REQUIRED ACTION → Look for the word "done" in the entries and copy every line where it shows up.

Data extracted from a collection
- Opening Delimiter -

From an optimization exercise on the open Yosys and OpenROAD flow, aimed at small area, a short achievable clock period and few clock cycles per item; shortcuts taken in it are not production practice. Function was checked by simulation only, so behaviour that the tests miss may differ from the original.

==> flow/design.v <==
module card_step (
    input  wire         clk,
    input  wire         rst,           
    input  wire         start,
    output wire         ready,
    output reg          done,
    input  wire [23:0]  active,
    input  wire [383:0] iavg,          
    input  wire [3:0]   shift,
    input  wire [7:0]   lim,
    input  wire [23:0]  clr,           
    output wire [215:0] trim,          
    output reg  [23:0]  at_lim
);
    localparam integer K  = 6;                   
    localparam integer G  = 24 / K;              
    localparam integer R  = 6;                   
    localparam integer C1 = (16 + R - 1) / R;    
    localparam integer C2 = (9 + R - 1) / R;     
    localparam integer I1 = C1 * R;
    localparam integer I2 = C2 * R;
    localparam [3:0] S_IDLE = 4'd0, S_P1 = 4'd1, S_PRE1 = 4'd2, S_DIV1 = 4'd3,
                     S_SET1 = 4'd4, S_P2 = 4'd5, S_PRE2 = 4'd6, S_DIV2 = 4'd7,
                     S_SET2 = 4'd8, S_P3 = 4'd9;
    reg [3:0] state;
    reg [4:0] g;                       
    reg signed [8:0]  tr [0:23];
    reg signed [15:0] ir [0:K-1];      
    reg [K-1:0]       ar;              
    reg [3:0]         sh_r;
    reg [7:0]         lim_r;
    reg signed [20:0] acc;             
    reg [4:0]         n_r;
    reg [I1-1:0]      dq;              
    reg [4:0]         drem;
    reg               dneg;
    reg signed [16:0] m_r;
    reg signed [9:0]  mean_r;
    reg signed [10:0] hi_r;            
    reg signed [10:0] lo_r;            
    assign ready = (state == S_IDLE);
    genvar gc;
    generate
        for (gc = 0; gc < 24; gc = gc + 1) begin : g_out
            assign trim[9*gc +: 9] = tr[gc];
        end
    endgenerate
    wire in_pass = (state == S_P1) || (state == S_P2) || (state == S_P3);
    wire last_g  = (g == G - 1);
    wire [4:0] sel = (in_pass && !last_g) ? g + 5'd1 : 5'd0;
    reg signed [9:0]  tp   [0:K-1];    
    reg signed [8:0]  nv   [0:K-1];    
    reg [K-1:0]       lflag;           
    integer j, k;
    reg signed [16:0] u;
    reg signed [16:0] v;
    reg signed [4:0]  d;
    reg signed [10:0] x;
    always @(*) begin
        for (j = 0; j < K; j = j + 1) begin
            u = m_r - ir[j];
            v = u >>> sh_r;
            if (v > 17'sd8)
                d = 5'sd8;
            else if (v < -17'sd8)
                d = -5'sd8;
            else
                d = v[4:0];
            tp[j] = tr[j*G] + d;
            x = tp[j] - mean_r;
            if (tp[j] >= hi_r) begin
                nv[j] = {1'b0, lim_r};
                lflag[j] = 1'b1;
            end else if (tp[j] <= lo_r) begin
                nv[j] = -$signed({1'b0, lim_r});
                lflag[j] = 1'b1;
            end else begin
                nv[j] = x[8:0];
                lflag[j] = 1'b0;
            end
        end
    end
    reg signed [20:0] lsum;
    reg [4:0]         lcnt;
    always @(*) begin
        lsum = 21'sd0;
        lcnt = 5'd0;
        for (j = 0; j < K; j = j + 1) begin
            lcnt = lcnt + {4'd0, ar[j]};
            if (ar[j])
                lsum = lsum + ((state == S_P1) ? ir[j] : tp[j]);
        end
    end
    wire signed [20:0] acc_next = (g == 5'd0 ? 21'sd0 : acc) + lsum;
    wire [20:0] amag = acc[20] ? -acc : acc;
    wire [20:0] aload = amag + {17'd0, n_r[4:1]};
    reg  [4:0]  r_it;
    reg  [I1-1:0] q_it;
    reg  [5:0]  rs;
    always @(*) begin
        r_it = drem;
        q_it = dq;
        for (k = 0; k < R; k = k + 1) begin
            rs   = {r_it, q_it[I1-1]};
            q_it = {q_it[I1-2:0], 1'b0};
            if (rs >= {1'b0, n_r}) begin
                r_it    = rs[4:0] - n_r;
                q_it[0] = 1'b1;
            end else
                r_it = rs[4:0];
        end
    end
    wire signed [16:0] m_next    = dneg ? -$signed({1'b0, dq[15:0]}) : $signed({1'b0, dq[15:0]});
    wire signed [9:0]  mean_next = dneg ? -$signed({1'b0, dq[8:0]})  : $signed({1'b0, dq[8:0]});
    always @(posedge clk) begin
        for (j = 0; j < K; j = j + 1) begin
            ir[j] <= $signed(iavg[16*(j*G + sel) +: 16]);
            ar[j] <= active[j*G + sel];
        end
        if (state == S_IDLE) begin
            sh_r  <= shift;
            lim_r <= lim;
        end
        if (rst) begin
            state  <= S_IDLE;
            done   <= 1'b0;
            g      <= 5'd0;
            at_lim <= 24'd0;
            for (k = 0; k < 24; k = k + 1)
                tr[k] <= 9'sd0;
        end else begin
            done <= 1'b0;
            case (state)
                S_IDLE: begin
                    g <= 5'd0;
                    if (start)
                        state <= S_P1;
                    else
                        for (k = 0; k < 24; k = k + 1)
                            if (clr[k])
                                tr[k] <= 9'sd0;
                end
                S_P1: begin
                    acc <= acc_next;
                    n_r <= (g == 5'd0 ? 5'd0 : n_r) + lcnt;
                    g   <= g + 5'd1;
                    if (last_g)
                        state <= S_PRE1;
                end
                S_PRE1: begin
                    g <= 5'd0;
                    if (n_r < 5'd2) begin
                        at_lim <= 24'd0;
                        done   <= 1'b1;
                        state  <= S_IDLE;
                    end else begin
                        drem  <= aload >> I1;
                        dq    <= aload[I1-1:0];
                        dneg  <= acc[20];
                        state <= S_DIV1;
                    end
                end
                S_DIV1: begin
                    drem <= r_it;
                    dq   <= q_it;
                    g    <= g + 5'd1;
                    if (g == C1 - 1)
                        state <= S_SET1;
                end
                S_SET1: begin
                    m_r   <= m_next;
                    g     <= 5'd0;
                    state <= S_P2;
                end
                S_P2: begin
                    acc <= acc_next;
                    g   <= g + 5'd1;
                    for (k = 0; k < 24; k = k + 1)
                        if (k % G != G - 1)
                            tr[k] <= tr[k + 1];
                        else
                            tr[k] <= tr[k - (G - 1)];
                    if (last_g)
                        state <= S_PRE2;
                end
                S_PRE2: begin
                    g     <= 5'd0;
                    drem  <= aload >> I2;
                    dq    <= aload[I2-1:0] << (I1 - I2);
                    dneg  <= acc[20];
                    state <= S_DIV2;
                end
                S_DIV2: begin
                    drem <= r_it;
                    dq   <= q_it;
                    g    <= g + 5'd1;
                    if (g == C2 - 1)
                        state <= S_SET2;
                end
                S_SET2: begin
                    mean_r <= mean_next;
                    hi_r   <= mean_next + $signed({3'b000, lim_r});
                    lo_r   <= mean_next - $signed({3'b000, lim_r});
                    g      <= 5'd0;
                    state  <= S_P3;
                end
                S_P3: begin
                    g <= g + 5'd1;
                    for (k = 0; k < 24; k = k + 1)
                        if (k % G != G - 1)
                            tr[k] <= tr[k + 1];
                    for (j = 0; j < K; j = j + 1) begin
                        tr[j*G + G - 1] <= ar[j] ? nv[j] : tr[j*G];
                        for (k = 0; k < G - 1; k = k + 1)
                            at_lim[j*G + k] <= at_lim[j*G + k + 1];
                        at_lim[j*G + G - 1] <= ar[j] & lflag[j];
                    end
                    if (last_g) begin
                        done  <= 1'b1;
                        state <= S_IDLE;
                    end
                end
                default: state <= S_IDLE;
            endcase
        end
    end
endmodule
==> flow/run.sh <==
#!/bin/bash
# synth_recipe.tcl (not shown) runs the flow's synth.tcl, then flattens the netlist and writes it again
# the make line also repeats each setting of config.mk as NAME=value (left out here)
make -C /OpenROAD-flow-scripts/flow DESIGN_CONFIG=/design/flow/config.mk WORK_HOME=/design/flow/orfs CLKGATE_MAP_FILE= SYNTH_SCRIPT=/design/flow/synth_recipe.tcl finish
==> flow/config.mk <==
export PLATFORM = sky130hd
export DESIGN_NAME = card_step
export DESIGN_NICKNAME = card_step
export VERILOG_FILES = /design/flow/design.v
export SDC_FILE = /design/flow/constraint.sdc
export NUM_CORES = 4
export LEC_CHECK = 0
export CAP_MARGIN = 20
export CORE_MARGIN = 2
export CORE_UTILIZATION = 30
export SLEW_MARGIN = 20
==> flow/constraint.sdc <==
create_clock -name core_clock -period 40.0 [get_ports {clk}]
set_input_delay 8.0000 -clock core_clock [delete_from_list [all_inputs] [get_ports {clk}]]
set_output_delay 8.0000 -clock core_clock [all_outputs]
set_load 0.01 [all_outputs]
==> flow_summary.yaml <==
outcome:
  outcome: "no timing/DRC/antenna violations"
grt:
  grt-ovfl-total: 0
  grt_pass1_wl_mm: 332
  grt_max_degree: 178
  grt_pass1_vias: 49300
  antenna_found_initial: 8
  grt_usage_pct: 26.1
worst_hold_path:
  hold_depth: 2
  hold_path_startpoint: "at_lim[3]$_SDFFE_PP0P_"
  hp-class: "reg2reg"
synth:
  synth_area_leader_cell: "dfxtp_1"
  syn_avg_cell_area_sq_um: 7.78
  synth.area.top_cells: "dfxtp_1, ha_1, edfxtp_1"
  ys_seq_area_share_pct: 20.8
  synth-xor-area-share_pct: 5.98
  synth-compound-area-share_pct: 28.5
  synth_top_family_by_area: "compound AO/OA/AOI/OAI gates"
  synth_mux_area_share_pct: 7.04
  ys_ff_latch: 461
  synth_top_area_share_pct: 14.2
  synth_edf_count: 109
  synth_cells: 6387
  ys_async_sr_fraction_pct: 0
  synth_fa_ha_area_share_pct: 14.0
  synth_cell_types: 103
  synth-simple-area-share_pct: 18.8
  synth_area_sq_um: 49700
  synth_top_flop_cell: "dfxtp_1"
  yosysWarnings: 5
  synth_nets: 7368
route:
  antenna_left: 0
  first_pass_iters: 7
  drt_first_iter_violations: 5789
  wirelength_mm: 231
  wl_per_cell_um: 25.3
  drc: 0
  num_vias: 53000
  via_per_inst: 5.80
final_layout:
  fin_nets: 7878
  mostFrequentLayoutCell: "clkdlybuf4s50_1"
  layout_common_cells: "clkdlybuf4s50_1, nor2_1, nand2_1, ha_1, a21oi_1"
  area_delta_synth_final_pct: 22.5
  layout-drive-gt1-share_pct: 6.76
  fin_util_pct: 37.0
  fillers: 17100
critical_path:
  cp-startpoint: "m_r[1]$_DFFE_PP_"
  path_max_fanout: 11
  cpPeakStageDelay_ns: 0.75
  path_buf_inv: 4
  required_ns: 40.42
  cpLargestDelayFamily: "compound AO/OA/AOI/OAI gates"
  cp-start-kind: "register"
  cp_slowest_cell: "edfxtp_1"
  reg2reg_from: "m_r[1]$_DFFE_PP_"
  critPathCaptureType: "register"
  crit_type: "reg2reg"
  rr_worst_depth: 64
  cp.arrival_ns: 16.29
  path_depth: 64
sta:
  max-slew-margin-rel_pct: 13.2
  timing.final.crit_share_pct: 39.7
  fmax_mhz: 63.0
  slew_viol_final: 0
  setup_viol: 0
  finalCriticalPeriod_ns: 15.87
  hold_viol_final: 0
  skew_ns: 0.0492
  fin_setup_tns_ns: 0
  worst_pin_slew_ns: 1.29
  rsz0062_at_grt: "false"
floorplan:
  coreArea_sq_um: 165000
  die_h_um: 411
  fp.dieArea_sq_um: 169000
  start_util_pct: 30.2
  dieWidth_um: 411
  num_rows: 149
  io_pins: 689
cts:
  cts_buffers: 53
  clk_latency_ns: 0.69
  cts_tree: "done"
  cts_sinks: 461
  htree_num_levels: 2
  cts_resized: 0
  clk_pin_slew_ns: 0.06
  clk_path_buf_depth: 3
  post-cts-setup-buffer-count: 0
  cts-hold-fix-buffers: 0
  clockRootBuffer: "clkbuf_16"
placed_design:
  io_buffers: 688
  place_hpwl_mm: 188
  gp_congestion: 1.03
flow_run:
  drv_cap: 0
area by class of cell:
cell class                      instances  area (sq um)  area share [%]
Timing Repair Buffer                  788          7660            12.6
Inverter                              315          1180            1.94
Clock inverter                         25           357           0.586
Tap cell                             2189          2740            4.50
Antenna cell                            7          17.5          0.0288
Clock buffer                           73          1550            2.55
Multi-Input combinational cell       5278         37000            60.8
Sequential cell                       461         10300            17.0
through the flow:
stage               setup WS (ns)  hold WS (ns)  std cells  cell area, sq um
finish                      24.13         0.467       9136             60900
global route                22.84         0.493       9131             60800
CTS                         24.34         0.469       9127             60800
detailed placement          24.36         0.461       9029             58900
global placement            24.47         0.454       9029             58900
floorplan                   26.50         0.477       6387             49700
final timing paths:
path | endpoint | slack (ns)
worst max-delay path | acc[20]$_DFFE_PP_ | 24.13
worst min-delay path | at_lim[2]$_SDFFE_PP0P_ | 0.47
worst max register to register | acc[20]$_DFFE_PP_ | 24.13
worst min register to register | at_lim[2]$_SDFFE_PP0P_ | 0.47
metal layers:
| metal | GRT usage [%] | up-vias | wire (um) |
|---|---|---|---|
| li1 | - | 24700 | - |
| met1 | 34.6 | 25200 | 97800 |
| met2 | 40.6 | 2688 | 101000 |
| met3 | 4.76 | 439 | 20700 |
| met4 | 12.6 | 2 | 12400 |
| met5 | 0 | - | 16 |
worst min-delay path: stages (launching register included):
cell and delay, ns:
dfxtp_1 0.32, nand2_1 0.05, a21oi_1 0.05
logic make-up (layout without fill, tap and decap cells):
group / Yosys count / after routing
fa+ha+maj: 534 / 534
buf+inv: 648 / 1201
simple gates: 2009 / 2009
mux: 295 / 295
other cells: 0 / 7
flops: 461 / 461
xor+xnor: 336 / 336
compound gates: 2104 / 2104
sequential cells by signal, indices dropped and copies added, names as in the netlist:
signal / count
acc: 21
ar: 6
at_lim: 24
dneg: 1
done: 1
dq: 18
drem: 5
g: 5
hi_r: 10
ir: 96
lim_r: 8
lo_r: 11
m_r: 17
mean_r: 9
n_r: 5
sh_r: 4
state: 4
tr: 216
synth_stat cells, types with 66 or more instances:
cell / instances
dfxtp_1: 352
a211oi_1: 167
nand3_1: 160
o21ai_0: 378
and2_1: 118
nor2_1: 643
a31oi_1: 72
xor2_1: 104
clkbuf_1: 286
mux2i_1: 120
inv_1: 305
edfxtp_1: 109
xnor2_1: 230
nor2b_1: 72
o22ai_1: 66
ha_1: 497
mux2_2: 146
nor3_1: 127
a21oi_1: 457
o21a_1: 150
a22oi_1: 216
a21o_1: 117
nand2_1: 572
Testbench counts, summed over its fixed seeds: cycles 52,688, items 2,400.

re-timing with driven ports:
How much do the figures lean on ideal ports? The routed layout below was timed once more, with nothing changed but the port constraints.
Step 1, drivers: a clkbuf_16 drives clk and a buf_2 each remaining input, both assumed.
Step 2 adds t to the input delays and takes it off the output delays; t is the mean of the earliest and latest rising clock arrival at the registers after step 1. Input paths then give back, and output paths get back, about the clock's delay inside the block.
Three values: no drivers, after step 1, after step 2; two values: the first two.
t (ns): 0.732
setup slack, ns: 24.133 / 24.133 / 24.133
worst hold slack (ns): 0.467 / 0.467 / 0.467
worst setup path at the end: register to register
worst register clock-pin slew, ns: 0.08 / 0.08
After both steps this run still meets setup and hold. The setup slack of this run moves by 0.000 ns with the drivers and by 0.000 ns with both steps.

- Closing Delimiter -

RESULT OF THIS TASK →
    output reg          done,
            done   <= 1'b0;
            done <= 1'b0;
                        done   <= 1'b1;
                        done  <= 1'b1;
  cts_tree: "done"
done: 1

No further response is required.